• PROBLEM REQUIREMENTS: Below are the records; count the lines in which "parameter" occurs and report only that number.

───── THE DATA ─────

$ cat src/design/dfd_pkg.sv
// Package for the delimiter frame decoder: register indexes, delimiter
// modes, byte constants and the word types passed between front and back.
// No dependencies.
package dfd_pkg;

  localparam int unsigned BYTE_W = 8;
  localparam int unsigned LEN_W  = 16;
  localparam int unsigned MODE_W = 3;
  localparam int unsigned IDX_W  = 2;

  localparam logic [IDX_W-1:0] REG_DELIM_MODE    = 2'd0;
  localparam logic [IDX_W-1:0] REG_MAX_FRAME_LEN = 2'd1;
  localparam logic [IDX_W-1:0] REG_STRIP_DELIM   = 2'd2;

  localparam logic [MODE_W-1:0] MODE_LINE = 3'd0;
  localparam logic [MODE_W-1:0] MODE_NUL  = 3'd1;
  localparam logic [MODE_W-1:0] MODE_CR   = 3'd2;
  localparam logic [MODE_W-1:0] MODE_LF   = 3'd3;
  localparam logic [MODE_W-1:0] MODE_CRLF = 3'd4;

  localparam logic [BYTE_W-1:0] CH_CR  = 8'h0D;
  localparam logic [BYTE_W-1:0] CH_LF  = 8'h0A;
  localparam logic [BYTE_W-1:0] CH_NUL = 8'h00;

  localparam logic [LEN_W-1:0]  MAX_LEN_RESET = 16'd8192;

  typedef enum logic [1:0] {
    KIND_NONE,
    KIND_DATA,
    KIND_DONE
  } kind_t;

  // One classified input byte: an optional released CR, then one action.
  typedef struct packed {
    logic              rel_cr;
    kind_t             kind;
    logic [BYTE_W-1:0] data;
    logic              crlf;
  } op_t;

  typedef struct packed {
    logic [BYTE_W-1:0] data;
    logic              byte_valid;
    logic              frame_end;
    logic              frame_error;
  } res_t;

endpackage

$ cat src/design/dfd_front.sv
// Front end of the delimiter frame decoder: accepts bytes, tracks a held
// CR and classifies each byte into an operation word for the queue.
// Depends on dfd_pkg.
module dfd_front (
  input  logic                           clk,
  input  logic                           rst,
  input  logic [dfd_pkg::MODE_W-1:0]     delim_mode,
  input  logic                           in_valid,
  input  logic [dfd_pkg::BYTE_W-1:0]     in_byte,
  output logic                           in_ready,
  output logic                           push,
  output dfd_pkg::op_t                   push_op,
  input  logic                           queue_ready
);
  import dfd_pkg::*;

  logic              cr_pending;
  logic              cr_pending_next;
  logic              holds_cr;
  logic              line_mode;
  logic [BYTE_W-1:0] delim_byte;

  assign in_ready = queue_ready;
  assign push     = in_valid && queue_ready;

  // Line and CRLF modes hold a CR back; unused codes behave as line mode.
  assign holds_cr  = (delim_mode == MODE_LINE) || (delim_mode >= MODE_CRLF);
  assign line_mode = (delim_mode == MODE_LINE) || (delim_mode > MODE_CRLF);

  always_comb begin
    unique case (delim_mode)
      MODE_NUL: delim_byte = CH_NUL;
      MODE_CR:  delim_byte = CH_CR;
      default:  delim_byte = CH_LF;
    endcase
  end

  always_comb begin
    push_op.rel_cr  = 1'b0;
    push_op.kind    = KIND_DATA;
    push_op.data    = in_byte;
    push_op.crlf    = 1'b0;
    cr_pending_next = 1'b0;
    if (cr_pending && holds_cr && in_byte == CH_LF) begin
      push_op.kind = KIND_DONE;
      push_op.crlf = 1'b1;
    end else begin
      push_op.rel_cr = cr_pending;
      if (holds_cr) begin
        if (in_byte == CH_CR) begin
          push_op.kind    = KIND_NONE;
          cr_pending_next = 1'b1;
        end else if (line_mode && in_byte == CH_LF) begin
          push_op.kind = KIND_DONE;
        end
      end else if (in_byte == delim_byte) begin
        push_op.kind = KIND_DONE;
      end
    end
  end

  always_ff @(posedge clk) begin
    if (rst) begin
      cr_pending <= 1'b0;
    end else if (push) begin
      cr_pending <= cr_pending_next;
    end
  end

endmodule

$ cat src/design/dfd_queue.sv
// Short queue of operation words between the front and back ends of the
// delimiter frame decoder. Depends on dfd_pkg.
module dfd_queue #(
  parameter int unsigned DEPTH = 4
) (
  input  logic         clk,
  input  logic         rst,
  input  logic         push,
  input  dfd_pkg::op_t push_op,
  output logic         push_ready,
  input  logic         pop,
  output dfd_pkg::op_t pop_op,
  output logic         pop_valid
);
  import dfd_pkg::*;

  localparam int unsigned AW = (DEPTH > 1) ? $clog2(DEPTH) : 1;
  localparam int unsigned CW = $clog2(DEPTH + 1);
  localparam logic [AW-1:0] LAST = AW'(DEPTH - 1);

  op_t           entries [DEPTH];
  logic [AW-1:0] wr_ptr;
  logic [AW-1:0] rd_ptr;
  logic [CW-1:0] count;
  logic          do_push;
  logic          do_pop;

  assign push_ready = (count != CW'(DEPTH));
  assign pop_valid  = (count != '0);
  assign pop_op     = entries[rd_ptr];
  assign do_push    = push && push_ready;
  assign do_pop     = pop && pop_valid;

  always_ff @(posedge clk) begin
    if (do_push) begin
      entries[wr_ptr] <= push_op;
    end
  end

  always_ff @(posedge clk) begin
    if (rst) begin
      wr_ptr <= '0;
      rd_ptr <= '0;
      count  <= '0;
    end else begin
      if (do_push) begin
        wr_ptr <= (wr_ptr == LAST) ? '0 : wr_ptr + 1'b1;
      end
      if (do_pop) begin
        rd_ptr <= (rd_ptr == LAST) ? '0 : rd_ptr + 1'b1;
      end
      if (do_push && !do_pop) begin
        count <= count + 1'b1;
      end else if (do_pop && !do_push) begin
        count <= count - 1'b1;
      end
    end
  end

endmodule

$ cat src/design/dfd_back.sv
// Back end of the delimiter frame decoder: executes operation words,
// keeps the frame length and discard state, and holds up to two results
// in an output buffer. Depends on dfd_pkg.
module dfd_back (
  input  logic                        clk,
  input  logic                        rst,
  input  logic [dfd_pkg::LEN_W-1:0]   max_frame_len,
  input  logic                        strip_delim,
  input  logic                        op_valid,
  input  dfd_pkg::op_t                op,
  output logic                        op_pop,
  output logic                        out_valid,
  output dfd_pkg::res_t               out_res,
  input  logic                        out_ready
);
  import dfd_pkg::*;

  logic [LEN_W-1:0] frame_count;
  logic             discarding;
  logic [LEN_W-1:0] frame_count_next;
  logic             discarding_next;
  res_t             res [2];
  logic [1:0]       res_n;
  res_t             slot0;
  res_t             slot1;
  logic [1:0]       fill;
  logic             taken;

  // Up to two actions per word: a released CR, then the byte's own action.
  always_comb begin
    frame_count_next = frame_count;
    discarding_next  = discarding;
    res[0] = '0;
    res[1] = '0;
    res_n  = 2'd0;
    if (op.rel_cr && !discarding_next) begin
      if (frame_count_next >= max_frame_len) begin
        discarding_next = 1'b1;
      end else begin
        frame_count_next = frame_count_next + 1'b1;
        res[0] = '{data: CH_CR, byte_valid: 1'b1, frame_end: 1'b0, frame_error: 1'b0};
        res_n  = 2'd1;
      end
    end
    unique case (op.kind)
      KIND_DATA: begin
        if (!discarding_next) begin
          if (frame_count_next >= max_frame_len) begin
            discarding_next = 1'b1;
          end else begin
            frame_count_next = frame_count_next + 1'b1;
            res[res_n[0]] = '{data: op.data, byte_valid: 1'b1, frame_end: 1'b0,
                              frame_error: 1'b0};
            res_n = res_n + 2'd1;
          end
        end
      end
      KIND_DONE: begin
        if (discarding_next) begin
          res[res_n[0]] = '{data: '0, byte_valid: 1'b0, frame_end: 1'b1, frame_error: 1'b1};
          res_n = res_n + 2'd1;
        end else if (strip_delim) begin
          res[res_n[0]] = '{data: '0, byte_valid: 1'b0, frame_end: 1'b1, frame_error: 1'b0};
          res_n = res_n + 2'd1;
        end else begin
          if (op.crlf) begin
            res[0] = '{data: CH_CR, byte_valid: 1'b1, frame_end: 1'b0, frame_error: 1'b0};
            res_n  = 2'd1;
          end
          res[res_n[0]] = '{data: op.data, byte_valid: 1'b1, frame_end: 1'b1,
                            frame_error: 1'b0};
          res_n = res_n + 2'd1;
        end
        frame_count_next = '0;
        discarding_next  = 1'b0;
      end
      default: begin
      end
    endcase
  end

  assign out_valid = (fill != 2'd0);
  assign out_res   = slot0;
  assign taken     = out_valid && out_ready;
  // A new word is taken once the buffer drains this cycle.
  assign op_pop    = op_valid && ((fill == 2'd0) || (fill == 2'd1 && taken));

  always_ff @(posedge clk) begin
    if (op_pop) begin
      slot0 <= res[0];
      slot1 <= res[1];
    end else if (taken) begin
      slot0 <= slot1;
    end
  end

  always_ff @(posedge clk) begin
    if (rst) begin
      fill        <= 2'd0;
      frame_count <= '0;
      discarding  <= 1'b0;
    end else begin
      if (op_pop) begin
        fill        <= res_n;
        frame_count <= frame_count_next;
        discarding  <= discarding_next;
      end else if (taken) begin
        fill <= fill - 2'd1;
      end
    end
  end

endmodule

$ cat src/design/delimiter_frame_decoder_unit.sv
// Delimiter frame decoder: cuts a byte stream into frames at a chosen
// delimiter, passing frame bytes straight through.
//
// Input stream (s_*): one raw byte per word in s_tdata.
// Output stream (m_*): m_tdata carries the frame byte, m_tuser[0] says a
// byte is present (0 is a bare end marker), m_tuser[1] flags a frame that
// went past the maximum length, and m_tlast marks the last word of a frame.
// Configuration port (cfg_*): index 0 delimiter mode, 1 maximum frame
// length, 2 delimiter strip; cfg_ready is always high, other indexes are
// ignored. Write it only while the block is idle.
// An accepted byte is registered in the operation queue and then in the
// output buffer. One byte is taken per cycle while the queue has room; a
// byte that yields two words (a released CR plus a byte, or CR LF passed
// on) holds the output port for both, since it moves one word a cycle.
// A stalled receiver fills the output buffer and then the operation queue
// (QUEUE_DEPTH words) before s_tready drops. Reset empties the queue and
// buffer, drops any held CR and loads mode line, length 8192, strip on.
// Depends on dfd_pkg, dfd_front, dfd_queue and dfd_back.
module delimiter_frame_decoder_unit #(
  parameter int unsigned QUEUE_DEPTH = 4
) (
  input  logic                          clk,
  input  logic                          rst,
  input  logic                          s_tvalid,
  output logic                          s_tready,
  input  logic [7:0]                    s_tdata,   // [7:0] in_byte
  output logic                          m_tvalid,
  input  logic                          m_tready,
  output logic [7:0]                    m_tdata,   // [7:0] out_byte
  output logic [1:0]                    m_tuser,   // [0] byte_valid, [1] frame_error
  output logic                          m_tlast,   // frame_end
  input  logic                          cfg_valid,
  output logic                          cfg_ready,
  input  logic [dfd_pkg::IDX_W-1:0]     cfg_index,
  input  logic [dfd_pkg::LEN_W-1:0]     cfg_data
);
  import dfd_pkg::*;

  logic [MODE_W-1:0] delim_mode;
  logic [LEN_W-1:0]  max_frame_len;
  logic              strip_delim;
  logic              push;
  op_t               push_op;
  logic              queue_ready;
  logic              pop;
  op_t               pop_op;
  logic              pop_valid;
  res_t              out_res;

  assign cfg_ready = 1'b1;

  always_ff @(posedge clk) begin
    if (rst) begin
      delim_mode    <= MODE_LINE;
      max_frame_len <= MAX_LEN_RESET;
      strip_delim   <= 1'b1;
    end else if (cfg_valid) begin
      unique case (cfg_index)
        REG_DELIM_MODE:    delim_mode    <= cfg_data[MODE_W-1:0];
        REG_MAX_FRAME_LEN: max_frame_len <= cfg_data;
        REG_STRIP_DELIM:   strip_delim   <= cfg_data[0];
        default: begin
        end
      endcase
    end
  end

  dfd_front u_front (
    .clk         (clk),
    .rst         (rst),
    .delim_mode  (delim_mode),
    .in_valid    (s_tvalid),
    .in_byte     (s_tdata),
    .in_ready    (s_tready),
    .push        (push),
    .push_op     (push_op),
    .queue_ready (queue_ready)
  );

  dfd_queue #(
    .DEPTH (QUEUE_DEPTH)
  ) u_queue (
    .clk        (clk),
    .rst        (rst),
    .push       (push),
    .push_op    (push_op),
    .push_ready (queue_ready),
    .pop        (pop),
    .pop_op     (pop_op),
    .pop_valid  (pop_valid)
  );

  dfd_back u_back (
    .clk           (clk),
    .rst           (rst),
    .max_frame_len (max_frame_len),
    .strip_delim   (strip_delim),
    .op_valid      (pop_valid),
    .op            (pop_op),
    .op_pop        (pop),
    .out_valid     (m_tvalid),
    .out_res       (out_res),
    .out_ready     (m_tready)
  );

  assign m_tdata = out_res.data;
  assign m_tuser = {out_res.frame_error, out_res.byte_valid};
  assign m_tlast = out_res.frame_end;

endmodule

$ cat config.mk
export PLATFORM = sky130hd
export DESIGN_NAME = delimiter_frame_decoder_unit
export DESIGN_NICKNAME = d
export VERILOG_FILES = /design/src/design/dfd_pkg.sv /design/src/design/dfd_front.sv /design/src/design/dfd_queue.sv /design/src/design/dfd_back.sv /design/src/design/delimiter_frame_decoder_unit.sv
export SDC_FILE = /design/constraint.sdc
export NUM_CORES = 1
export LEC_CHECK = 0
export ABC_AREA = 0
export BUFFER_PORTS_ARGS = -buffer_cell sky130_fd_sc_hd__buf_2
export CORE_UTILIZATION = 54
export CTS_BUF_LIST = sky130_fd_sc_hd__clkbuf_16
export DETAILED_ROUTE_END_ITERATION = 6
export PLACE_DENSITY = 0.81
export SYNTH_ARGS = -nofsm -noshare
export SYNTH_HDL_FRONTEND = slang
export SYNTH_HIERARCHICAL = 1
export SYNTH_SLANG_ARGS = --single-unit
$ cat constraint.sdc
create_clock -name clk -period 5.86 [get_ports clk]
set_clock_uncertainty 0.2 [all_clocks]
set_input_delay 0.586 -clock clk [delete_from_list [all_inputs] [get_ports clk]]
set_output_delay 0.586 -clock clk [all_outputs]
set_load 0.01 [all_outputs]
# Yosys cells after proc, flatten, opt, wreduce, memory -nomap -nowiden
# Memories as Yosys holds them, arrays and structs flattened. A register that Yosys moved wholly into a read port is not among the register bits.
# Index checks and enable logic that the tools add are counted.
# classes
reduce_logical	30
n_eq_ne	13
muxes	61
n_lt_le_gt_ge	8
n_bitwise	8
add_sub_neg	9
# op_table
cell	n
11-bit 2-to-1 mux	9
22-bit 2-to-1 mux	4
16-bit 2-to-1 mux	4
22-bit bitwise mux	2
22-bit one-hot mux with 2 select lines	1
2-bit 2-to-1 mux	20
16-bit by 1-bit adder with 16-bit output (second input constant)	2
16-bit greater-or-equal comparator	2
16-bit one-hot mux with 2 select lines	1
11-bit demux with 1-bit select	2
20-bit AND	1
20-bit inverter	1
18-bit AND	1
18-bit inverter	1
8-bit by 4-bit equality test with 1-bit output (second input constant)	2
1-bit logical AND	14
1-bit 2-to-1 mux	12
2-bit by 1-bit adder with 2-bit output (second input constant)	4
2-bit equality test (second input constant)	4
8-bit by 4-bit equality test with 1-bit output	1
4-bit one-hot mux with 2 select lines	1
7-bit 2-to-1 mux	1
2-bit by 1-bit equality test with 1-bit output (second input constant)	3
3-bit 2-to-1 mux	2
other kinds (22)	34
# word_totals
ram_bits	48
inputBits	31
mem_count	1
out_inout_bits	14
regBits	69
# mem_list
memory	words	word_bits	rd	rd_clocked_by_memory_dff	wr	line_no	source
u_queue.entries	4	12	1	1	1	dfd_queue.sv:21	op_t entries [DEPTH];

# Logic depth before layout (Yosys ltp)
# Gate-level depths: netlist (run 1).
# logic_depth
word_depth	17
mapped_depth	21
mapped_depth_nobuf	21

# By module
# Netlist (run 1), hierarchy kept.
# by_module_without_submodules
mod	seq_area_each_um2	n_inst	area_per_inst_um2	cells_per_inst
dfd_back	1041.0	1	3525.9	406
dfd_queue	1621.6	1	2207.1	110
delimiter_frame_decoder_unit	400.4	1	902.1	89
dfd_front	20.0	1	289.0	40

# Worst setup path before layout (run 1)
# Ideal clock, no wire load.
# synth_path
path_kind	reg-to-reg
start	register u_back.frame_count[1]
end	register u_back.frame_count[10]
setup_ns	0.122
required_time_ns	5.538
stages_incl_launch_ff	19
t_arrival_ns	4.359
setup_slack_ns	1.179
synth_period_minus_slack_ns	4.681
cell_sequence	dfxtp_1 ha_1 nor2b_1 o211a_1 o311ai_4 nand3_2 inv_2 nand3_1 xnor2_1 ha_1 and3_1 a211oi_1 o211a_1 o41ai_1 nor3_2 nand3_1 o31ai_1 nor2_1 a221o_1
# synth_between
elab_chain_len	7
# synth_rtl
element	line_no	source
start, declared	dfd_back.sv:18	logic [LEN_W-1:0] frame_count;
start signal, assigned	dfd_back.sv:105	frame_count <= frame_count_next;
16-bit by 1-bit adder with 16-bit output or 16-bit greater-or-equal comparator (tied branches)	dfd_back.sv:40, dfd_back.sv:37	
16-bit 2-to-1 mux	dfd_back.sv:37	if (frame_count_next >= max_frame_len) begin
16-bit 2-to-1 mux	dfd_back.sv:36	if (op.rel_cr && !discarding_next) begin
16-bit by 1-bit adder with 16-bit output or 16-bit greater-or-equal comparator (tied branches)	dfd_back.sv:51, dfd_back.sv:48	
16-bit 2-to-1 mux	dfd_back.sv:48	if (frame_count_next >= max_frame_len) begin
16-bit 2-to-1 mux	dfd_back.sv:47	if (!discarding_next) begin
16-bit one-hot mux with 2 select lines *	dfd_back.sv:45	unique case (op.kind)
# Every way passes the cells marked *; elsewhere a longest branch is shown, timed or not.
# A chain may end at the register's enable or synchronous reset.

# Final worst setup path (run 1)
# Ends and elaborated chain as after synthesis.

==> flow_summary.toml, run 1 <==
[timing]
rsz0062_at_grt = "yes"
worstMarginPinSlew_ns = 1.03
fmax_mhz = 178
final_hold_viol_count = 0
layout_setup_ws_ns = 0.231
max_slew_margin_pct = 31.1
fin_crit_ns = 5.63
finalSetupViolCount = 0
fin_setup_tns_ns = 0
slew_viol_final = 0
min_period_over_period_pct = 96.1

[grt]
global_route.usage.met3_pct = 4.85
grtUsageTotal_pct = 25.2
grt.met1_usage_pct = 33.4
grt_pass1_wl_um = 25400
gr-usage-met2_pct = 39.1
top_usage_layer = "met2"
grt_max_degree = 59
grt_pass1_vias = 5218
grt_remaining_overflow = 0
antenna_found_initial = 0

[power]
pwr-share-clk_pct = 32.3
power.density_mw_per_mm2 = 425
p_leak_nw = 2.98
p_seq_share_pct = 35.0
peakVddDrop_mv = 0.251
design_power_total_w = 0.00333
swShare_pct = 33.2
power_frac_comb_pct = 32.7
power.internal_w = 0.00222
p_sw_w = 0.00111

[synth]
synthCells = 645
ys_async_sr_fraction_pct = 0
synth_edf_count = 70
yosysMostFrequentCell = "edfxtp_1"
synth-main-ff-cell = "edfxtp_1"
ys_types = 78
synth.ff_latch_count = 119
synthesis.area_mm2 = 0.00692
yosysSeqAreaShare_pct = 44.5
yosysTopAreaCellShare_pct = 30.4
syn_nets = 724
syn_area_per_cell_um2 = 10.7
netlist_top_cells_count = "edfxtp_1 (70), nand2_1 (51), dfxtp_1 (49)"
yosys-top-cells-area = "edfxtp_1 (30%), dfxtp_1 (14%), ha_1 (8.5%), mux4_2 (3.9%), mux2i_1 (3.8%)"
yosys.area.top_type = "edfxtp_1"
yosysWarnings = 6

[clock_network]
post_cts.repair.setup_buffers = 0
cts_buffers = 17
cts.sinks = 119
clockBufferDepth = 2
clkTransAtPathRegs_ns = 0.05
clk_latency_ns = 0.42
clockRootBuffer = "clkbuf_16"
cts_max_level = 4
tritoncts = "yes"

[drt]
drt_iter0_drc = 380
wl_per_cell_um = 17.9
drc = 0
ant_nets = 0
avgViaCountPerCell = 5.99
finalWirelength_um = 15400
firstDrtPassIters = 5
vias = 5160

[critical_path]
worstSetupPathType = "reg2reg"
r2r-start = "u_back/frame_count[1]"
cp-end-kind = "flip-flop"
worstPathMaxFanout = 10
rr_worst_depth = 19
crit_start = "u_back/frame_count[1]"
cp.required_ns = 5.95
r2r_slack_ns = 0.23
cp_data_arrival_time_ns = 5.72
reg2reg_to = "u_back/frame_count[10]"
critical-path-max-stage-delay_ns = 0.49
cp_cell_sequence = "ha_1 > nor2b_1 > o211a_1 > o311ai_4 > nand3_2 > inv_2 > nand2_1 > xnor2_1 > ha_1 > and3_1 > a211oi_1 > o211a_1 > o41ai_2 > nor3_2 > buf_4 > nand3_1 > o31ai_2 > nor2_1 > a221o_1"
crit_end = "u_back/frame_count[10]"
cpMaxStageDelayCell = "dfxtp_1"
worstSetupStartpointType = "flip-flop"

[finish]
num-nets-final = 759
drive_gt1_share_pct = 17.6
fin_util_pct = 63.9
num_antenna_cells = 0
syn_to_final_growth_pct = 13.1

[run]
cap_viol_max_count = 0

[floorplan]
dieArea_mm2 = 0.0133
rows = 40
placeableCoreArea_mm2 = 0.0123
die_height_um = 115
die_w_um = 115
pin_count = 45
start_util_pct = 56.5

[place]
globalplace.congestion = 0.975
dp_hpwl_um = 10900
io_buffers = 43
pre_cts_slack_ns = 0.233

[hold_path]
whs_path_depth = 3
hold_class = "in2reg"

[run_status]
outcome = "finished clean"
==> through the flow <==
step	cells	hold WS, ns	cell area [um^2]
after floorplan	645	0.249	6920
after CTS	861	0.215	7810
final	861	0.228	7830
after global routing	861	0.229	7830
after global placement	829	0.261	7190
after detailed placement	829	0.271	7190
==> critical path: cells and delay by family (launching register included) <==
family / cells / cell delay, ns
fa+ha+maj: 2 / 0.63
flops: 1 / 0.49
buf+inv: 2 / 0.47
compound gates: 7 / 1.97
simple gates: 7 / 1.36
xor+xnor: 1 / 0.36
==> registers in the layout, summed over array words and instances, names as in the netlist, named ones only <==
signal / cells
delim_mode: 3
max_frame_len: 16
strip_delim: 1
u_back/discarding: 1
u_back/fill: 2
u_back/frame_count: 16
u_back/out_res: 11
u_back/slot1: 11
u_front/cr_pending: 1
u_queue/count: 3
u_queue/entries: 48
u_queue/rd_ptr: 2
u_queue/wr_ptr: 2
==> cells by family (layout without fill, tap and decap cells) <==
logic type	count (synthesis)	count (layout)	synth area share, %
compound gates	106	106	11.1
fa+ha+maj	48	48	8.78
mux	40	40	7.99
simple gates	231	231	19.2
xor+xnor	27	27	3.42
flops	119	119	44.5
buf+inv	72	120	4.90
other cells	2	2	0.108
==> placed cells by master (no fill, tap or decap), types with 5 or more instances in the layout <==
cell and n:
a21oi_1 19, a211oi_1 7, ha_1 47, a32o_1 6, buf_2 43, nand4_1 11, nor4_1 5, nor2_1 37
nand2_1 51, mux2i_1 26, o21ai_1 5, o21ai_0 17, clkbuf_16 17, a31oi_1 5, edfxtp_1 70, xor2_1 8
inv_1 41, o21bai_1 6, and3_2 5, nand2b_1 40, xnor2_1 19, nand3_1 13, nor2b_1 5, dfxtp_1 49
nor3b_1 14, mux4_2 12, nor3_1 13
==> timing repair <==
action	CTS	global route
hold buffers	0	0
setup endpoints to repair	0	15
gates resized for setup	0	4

─────

• WRITTEN SOLUTION: 2